Raspberry PI first steps

As every and each true geek, i get myself a Raspberry PI. First error, i ordered only the Raspberry, should have bought also a case (i will buy one soon, but with added shipment costs…).

First choice to make, a cheap decent SD card. I bought a 4GB SD card, 6 class (meaning 6 MB/sec – higher the better). The OS image (Raspbian – yet another debian clone) has a considerable size, almost 2GB, so anything smaller than 4GB is probably not a very good idea…

Powered it up, and first problem, even though i had an HDMI connection to my TV screen no output was detected – shit! Besides no output, everything seemed normal and in my router it was registered a new device, so ssh to the assigned IP and could log easy with the default pi/raspberry credentials…. (yes i did tried with another cable and still no output), strangely enough if connected to a monitor with the same HDMI cable works fine and also the TV reads perfectly from other HDMI inputs (Laptop, PS3)….

Still about this, i have found that you can do a lot of tweaking in Raspberry HDMI settings, i will thinker with the various options and then report back:
http://elinux.org/RPi_config.txt#Video_mode_options

After boot you must (or at least should) re-size (or make another) partition to reclaim the entire card space. After that i wanted to connect an external HDD, as documented and expected, if connected directly to one of the Raspberry USB ports there is not enough power and the Raspberry crashes and reboots (so does the HDD).  So, i went out to get a self powered cheap USB hub…

I connected the USB Hub, and plugged in the Raspberry to it, worked fine. And then the HDD, also powered up nice and no more crashes and reboots as expected. But the damn thing wasn’t recognized… why? Yet another rookie mistake… the micro USB input on the Raspberry is power input only, doesn’t support data, so i fixed it with another external power adapter providing power to the Pi. I think another cable running from the USB hub would also do the job.

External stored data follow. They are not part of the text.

Source: an optimization exercise on an open RTL-to-GDS flow (aim: small area). Production flows keep margins and buffers that such runs may drop.
In this exercise RTL edits were held to simulation tests only and were not proved equivalent to the original.
Power is estimated from default activity; no workload was simulated.

==> flow/design.v (excerpt) <==
module tower_defense_top (
    input  logic       clk,
    input  logic       reset_i,
    input  logic       visible_i,
    input  video_pkg::coord_t     x_i,
    input  video_pkg::coord_t     y_i,
    input  logic       btn_up_i,
    input  logic       btn_down_i,
    input  logic       btn_left_i,
    input  logic       btn_right_i,
    input  logic       btn_center_i,
    output video_pkg::rgb_t       pixel_o,
    output logic [3:0] lives_o
);
For scale: ~48 flip-flops, about 44 I/O pins.
clock: 12.0 ns
lec_check: 0
abc_area: 1
cap_margin: 0
core_margin: 2
core_utilization: 62
cts_buf_list: sky130_fd_sc_hd__clkbuf_8
gpl_timing_driven: 0
setup_slack_margin: -0.25
slew_margin: 0
run.sh (not shown) runs the stock make flow with config.mk's settings and CLKGATE_MAP_FILE= SYNTH_SCRIPT=/design/flow/synth_recipe.tcl, a recipe that flattens the netlist after the stock synthesis.
Rerun with:
==> flow/flow/run.sh (new file) <==
#!/bin/bash
# Standard layout, with the smallest buffer on every input and output port
# instead of the delay cell buffer_ports picks by default.
set -euo pipefail
bash standard.sh 'BUFFER_PORTS_ARGS=-buffer_cell sky130_fd_sc_hd__buf_1' finish > standard_flow.log 2>&1
==> flow/standard.sh (new file) <==
#!/bin/bash
# synth_recipe.tcl (not shown) runs the flow's synth.tcl, then flattens the netlist and writes it again
# the make line also repeats each setting of config.mk as NAME=value (left out here)
make -C /OpenROAD-flow-scripts/flow DESIGN_CONFIG=/design/flow/config.mk WORK_HOME=/design/flow/orfs CLKGATE_MAP_FILE= SYNTH_SCRIPT=/design/flow/synth_recipe.tcl "${@:-finish}"
removed: flow/run.sh
Final cell count barely changes.
Worst setup slack gets better by 0.096 ns.
First-iteration DRC count goes up slightly.
Rerun with:
- CTS_BUF_LIST: sky130_fd_sc_hd__clkbuf_8 -> sky130_fd_sc_hd__clkbuf_16
- CTS_CLUSTER_DIAMETER: unset -> 300
- CTS_CLUSTER_SIZE: unset -> 50
- SETUP_SLACK_MARGIN: -0.25 -> 0.0
After rerunning: The changed run ran to the end with no violations; synthesized cell count is unchanged; total power goes up by a little under a tenth; sequential share of layout area came out lower by 0.23 points; setup slack gains 0.16 ns; routed wire length grows slightly; area after synthesis does not change; die area stays the same; final cell count climbs slightly; maximum frequency is higher slightly; design area is higher by a few percent.
Rerun with:
- CTS_BUF_LIST: sky130_fd_sc_hd__clkbuf_16 -> sky130_fd_sc_hd__clkbuf_8
- CTS_CLUSTER_DIAMETER: 300 -> unset
- CTS_CLUSTER_SIZE: 50 -> unset
Outcome:
- wire length falls by 0.36%
- non-clock buffer count does not change
- via count is about the same
- clock-buffer cell count rises by 1
Rerun with:
- SETUP_SLACK_MARGIN: 0.0 -> -0.1
What happened: Sequential power barely changes. Total power shrinks by about 0.64%. Critical path depth went down by 6. Register-to-register slack is about the same. Via count came out lower by 1.3%. Global-route usage barely changes. Clock-buffer cell count is unchanged.

* * *

## zinc
Another version of the RTL of tower_defense_top (not shown whole).
Size: ~1,200 cells after synthesis, about 48 flip-flops, about 44 I/O pins, ~0.0081 sq mm of cells after synthesis.
Design tower_defense_top, start of the top module:
module tower_defense_top (
    input  logic       clk,
    input  logic       reset_i,
    input  logic       visible_i,
    input  video_pkg::coord_t     x_i,
    input  video_pkg::coord_t     y_i,
    input  logic       btn_up_i,
    input  logic       btn_down_i,
    input  logic       btn_left_i,
    input  logic       btn_right_i,
    input  logic       btn_center_i,
    output video_pkg::rgb_t       pixel_o,
    output logic [3:0] lives_o
);
export LEC_CHECK = 0
export ABC_AREA = 1
export CAP_MARGIN = 0
export CORE_MARGIN = 2
export CORE_UTILIZATION = 62
export CTS_BUF_LIST = sky130_fd_sc_hd__clkbuf_8
export GPL_TIMING_DRIVEN = 0
export SETUP_SLACK_MARGIN = 0.0
export SLEW_MARGIN = 0
create_clock -name core_clock -period 12.0 [get_ports {clk}]
standard.sh (not shown) runs the stock make flow with config.mk's settings and CLKGATE_MAP_FILE= SYNTH_SCRIPT=/design/flow/synth_recipe.tcl, a recipe that flattens the netlist after the stock synthesis.
==> flow/flow/run.sh <==
#!/bin/bash
# Standard layout, with the smallest buffer on every input and output port
# instead of the delay cell buffer_ports picks by default, and gates on
# paths with slack to spare sized down after global routing.
set -euo pipefail
bash standard.sh 'BUFFER_PORTS_ARGS=-buffer_cell sky130_fd_sc_hd__buf_1' 'RECOVER_POWER=100' finish > standard_flow.log 2>&1
zinc: no failed stages, no open violations at the end
#### Input delta (ember over zinc)
==> flow/flow/run.sh <==
#!/bin/bash
# Standard layout, with the smallest buffer on every input and output port
# instead of the delay cell buffer_ports picks by default.
set -euo pipefail
bash standard.sh 'BUFFER_PORTS_ARGS=-buffer_cell sky130_fd_sc_hd__buf_1' finish > standard_flow.log 2>&1
### Flow results
For zinc and ember, there was not a single run that failed to finish clean.
| fraction of area in multi-input gates | ember vs zinc | ≈ equal |
ember gives less final critical-path setup slack than zinc did.
Detailed-route wire length on metal 1: ember vs zinc, no meaningful difference

* * *

tower_defense_top, a different RTL version from the one above (not shown whole).
Size in the first run: about 1300 cells after synthesis, about 44 I/O pins, roughly 8500 um^2 of cells after synthesis.
clock: 12.0 ns
lec_check: 0
abc_area: 1
cap_margin: 20
core_margin: 2
core_utilization: 62
gpl_timing_driven: 0
setup_slack_margin: 0.4
slew_margin: 20
run.sh (not shown) runs the stock make flow with config.mk's settings and CLKGATE_MAP_FILE= SYNTH_SCRIPT=/design/flow/synth_recipe.tcl, a recipe that flattens the netlist after the stock synthesis.
Stock flow here: none of the scripts above is used.
The baseline finished with timing, DRC and antenna clean.
Edit:
CAP_MARGIN = 0   (was 20)
SETUP_SLACK_MARGIN = 0.2   (was 0.4)
SLEW_MARGIN = 0   (was 20)
=> Hold slack hardly moves; cell area goes down by a few percent; wire length decreases by a few percent; total power falls by a few percent; worst setup slack is worse by 190 ps.

* * *

tower_defense_top again, from the RTL that the note above started with.
==> flow/design.v (excerpt) <==
module tower_defense_top (
    input  logic       clk,
    input  logic       reset_i,
    input  logic       visible_i,
    input  video_pkg::coord_t     x_i,
    input  video_pkg::coord_t     y_i,
    input  logic       btn_up_i,
    input  logic       btn_down_i,
    input  logic       btn_left_i,
    input  logic       btn_right_i,
    input  logic       btn_center_i,
    output video_pkg::rgb_t       pixel_o,
    output logic [3:0] lives_o
);
    game_pkg::press_t                   press;
    logic [9:0]               cur_x;
    logic [9:0]               cur_y;
    game_pkg::game_state_e              state;
    logic                     new_game;
    logic                     escape;
    logic [4:0]               pos;
    logic [4:0]               spawn_cnt;
    logic [6:0]               wrap;
    player_input player_input_inst (
        .clk          (clk),
        .reset_i      (reset_i),
        .x_i          (x_i),
        .y_i          (y_i),
        .btn_up_i     (btn_up_i),
        .btn_down_i   (btn_down_i),
        .btn_left_i   (btn_left_i),
        .btn_right_i  (btn_right_i),
        .btn_center_i (btn_center_i),
        .state_i      (state),
        .new_game_i   (new_game),
        .press_o      (press),
        .cur_x_o      (cur_x),
        .cur_y_o      (cur_y)
    );
    game_flow game_flow_inst (
        .clk        (clk),
        .reset_i    (reset_i),
        .center_i   (press.center),
  ...
make LEC_CHECK=0 ABC_AREA=1 CAP_MARGIN=20 CORE_MARGIN=2 CORE_UTILIZATION=75 GPL_TIMING_DRIVEN=0 SETUP_SLACK_MARGIN=0.2 SLEW_MARGIN=20 finish   # period 12.0 ns
The first run aborted during global routing (5_1_grt) on GRT-0232.
Change:
CAP_MARGIN = 0   (was 20)
CORE_UTILIZATION = 62   (was 75)
SETUP_SLACK_MARGIN = 0.0   (was 0.2)
SLEW_MARGIN = 0   (was 20)
What happened:
- With this change the flow completed with no timing, DRC or antenna violations
- synthesized area does not change
- synthesized cell count stays the same

* * *

## the baseline
Another version of the RTL of tower_defense_top (not shown whole).
Size: ~44 I/O pins, ~8100 µm² of cells after synthesis.
clock: 12.0 ns
lec_check: 0
abc_area: 1
cap_margin: 0
core_margin: 2
core_utilization: 62
cts_buf_list: sky130_fd_sc_hd__clkbuf_8
gpl_timing_driven: 0
setup_slack_margin: 0.0
slew_margin: 0
standard.sh (not shown) runs the stock make flow with config.mk's settings and CLKGATE_MAP_FILE= SYNTH_SCRIPT=/design/flow/synth_recipe.tcl, a recipe that flattens the netlist after the stock synthesis.
==> flow/flow/run.sh <==
#!/bin/bash
# Standard layout, with the smallest buffer on every input and output port
# instead of the delay cell buffer_ports picks by default.
set -euo pipefail
bash standard.sh 'BUFFER_PORTS_ARGS=-buffer_cell sky130_fd_sc_hd__buf_1' finish > standard_flow.log 2>&1
What the candidate does differently from the baseline at the input level:
==> flow/run.sh (new file) <==
#!/bin/bash
# synth_recipe.tcl (not shown) runs the flow's synth.tcl, then flattens the netlist and writes it again
# the make line also repeats each setting of config.mk as NAME=value (left out here)
make -C /OpenROAD-flow-scripts/flow DESIGN_CONFIG=/design/flow/config.mk WORK_HOME=/design/flow/orfs CLKGATE_MAP_FILE= SYNTH_SCRIPT=/design/flow/synth_recipe.tcl finish
removed: flow/flow/run.sh
removed: flow/standard.sh
- Compared with the baseline, in the candidate final non-filler cell total moved up, largest clock skew in the final design did not really move.
- For the area growth from synthesis to layout, the candidate came in 4.5 points higher than the baseline did.
- Lower non-clock buffer count goes to the baseline over the candidate.
- In the metrics for the candidate and the baseline, the one carrying the higher post-CTS repair timing setup buffer count is the candidate.
- Summary of the candidate over the baseline: count of antenna-violating nets left after detailed routing saw little to no change; shortest clock period the worst path allows after layout saw an increase.
- Measured against each other, the candidate and the baseline differ in share of power burned in the clock network, the lower figure coming from the candidate.
- The candidate does worse than the baseline on detailed-route wire length.

re-timing with driven ports:
How much do the figures lean on ideal ports? The routed layouts below were timed once more, with nothing changed but the port constraints.
Step 1 assumes that a clkbuf_16 drives the clock port and a buf_2 every other input.
Step 2 times the ports against the registers' clock, not the clock port: input delays grow and output delays shrink by t, the midpoint of the rising clock arrivals with the driver on.
Slacks: no drivers / after step 1 / after step 2; pairs: no drivers / after step 1.
run	shift t [ns]	slack for setup (ns)	slew at the worst register clock pin (ns)
the first run of note 1	0.348	0.172 / 0.154 / 0.154	0.10 / 0.10
the second run of note 1	0.351	0.268 / 0.248 / 0.248	0.11 / 0.11
the third run of note 1	0.334	0.424 / 0.399 / 0.399	0.07 / 0.07
the fourth run of note 1	0.352	0.404 / 0.381 / 0.381	0.11 / 0.11
the fifth run of note 1	0.354	0.309 / 0.286 / 0.286	0.11 / 0.11
zinc	0.342	0.429 / 0.408 / 0.408	0.10 / 0.10
ember	0.342	0.408 / 0.386 / 0.386	0.10 / 0.10
the first run of note 3	0.319	0.694 / 0.662 / 0.662	0.07 / 0.07
the second run of note 3	0.314	0.502 / 0.480 / 0.480	0.07 / 0.07
the second run of note 4	0.316	0.370 / 0.353 / 0.353	0.06 / 0.06
the baseline	0.346	0.362 / 0.338 / 0.338	0.09 / 0.09
the candidate	0.344	0.310 / 0.280 / 0.280	0.10 / 0.10
After both steps setup and hold are still met in every run listed. The setup slack of the first run of note 3, which loses most, moves by -0.032 ns with the drivers and by -0.032 ns with both steps.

Of course i did setup root ssh access (as all good security practices advise not to do, but what the heck i like to live on the edge). Boot, and minimum setup complete, time to move to the real fun stuff 🙂

Update:
Raspberry PI with Raspbian “Wheezy” connected to a LG 50PV350 trough HDMI. The TV set reports “no signal” and shows no image. To fix this, open the SD card boot partition edit config.txt and add

hdmi_force_hotplug=1
hdmi_group=1
hdmi_mode=16

this will set the PI output to HDMI always even if no device is detected, group 1 means TV (2 is monitor) and mode is set to 1080p.